那是2009年12月,在SLAC国家加速器实验室,一个睡眠不足的研究人员和学生团队连续几天不停地工作,以便在世界上最强大的X射线激光器——直线加速器相干光源(LCLS)上设置这个实验,LCLS可以将电子加速到接近光速。一组人狂热地调整注射器,这些注射器会将蛋白质晶体射入X射线束。另一组人则将注射器装满了新鲜的蛋白质复合物——光系统I的晶体,这是光合作用的关键。
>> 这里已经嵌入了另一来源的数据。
File: flow/config.mk
export PLATFORM = sky130hd
export DESIGN_NAME = register
export DESIGN_NICKNAME = register
export VERILOG_FILES = /design/flow/design.v
export SDC_FILE = /design/flow/constraint.sdc
export NUM_CORES = 4
export LEC_CHECK = 1
export CORE_UTILIZATION = 40
File: flow/constraint.sdc
current_design register

set clk_period 18.8
set clk_io_pct 0.2

create_clock -name clk0 -period $clk_period [get_ports {clk}]

set non_clock_inputs [all_inputs -no_clocks]
set_input_delay [expr $clk_period * $clk_io_pct] -clock clk0 $non_clock_inputs
set_output_delay [expr $clk_period * $clk_io_pct] -clock clk0 [all_outputs]
File: flow/design.v
module register(Dc, write, rs1, rs2, rd, clk, reset, Da, Db);
input [31:0] Dc;
input write, clk, reset;
input [4:0] rs1, rs2, rd;
output wire [31:0] Da, Db;
wire [31:0] X;
wire [31:0] load;
wire [31:0] reg0,reg1,reg2,reg3,reg4,reg5,reg6,reg7,reg8,reg9,reg10,reg11,reg12,reg13,reg14,reg15,reg16,reg17,reg18,reg19,reg20,reg21,reg22,reg23,reg24,reg25,reg26,reg27,reg28,reg29,reg30, reg31;
Decoder start(rd[4:0], X[31:0]);
assign load[0] = X[0] & write;
assign load[1] = X[1] & write;
assign load[2] = X[2] & write;
assign load[3] = X[3] & write;
assign load[4] = X[4] & write;
assign load[5] = X[5] & write;
assign load[6] = X[6] & write;
assign load[7] = X[7] & write;
assign load[8] = X[8] & write;
assign load[9] = X[9] & write;
assign load[10] = X[10] & write;
assign load[11] = X[11] & write;
assign load[12] = X[12] & write;
assign load[13] = X[13] & write;
assign load[14] = X[14] & write;
assign load[15] = X[15] & write;
assign load[16] = X[16] & write;
assign load[17] = X[17] & write;
assign load[18] = X[18] & write;
assign load[19] = X[19] & write;
assign load[20] = X[20] & write;
assign load[21] = X[21] & write;
assign load[22] = X[22] & write;
assign load[23] = X[23] & write;
assign load[24] = X[24] & write;
assign load[25] = X[25] & write;
assign load[26] = X[26] & write;
assign load[27] = X[27] & write;
assign load[28] = X[28] & write;
assign load[29] = X[29] & write;
assign load[30] = X[30] & write;
assign load[31] = X[31] & write;
Register one(Dc[31:0], load[0], clk, reset, reg0);
Register two(Dc[31:0], load[1], clk, reset, reg1);
Register three(Dc[31:0], load[2], clk, reset, reg2);
Register four(Dc[31:0], load[3], clk, reset, reg3);
Register five(Dc[31:0], load[4], clk, reset, reg4);
Register six(Dc[31:0], load[5], clk, reset, reg5);
Register seven(Dc[31:0], load[6], clk, reset, reg6);
Register eight(Dc[31:0], load[7], clk, reset, reg7);
Register nine(Dc[31:0], load[8], clk, reset, reg8);
Register ten(Dc[31:0], load[9], clk, reset, reg9);
Register eleven(Dc[31:0], load[10], clk, reset, reg10);
Register twelve(Dc[31:0], load[11], clk, reset, reg11);
Register thirteen(Dc[31:0], load[12], clk, reset, reg12);
Register fourteen(Dc[31:0], load[13], clk, reset, reg13);
Register fifteen(Dc[31:0], load[14], clk, reset, reg14);
Register sixteen(Dc[31:0], load[15], clk, reset, reg15);
Register seventeen(Dc[31:0], load[16], clk, reset, reg16);
Register eighteen(Dc[31:0], load[17], clk, reset, reg17);
Register nineteen(Dc[31:0], load[18], clk, reset, reg18);
Register twenty(Dc[31:0], load[19], clk, reset, reg19);
Register twentyone(Dc[31:0], load[20], clk, reset, reg20);
Register twentytwo(Dc[31:0], load[21], clk, reset, reg21);
Register twentythree(Dc[31:0], load[22], clk, reset, reg22);
Register twentyfour(Dc[31:0], load[23], clk, reset, reg23);
Register twentyfive(Dc[31:0], load[24], clk, reset, reg24);
Register twentysix(Dc[31:0], load[25], clk, reset, reg25);
Register twentyseven(Dc[31:0], load[26], clk, reset, reg26);
Register twentyeight(Dc[31:0], load[27], clk, reset, reg27);
Register twentynine(Dc[31:0], load[28], clk, reset, reg28);
Register thirty(Dc[31:0], load[29], clk, reset, reg29);
Register thirtyone(Dc[31:0], load[30], clk, reset, reg30);
Register thirtytwo(Dc[31:0], load[31], clk, reset, reg31);
Mux_A A(reg0,reg1,reg2,reg3,reg4,reg5,reg6,reg7,reg8,reg9,
reg10,reg11,reg12,reg13,reg14,reg15,reg16,reg17,reg18,reg19,
reg20,reg21,reg22,reg23,reg24,reg25,reg26,reg27,reg28,reg29,
reg30,reg31,rs1[4:0], Da[31:0]);
Mux_A B(reg0,reg1,reg2,reg3,reg4,reg5,reg6,reg7,reg8,reg9,
reg10,reg11,reg12,reg13,reg14,reg15,reg16,reg17,reg18,reg19,
reg20,reg21,reg22,reg23,reg24,reg25,reg26,reg27,reg28,reg29,
reg30,reg31,rs2[4:0], Db[31:0]);
endmodule
### ./constraint.sdc
current_design ROM

set clk_period 4.1
set clk_io_pct 0.2

create_clock -name clk0 -period $clk_period [get_ports {clk}]

set non_clock_inputs [all_inputs -no_clocks]
set_input_delay [expr $clk_period * $clk_io_pct] -clock clk0 $non_clock_inputs
set_output_delay [expr $clk_period * $clk_io_pct] -clock clk0 [all_outputs]
<file path="/design/flow/config.mk">
export PLATFORM = sky130hd
export DESIGN_NAME = board_synt
export DESIGN_NICKNAME = board_synt
export VERILOG_FILES = /design/flow/design.v
export SDC_FILE = /design/flow/constraint.sdc
export NUM_CORES = 4
export LEC_CHECK = 1
export CORE_UTILIZATION = 40
</file>
<file path="/design/flow/constraint.sdc">
current_design board_synt

set clk_period 9.0
set clk_io_pct 0.2

create_clock -name clk0 -period $clk_period [get_ports {clk}]

set non_clock_inputs [all_inputs -no_clocks]
set_input_delay [expr $clk_period * $clk_io_pct] -clock clk0 $non_clock_inputs
set_output_delay [expr $clk_period * $clk_io_pct] -clock clk0 [all_outputs]
</file>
在两英里长的加速器隧道的尽头,晶体开始进入强烈的激光束。但在每个晶体爆炸之前,都使用一种新开发的科学技术拍摄了它的快照。今天,这种方法有望重塑我们对微观生物学的理解,因为我们现在可以将一系列快速的图像——以飞秒或百万分之一秒的百万分之一秒拍摄——组合成电影。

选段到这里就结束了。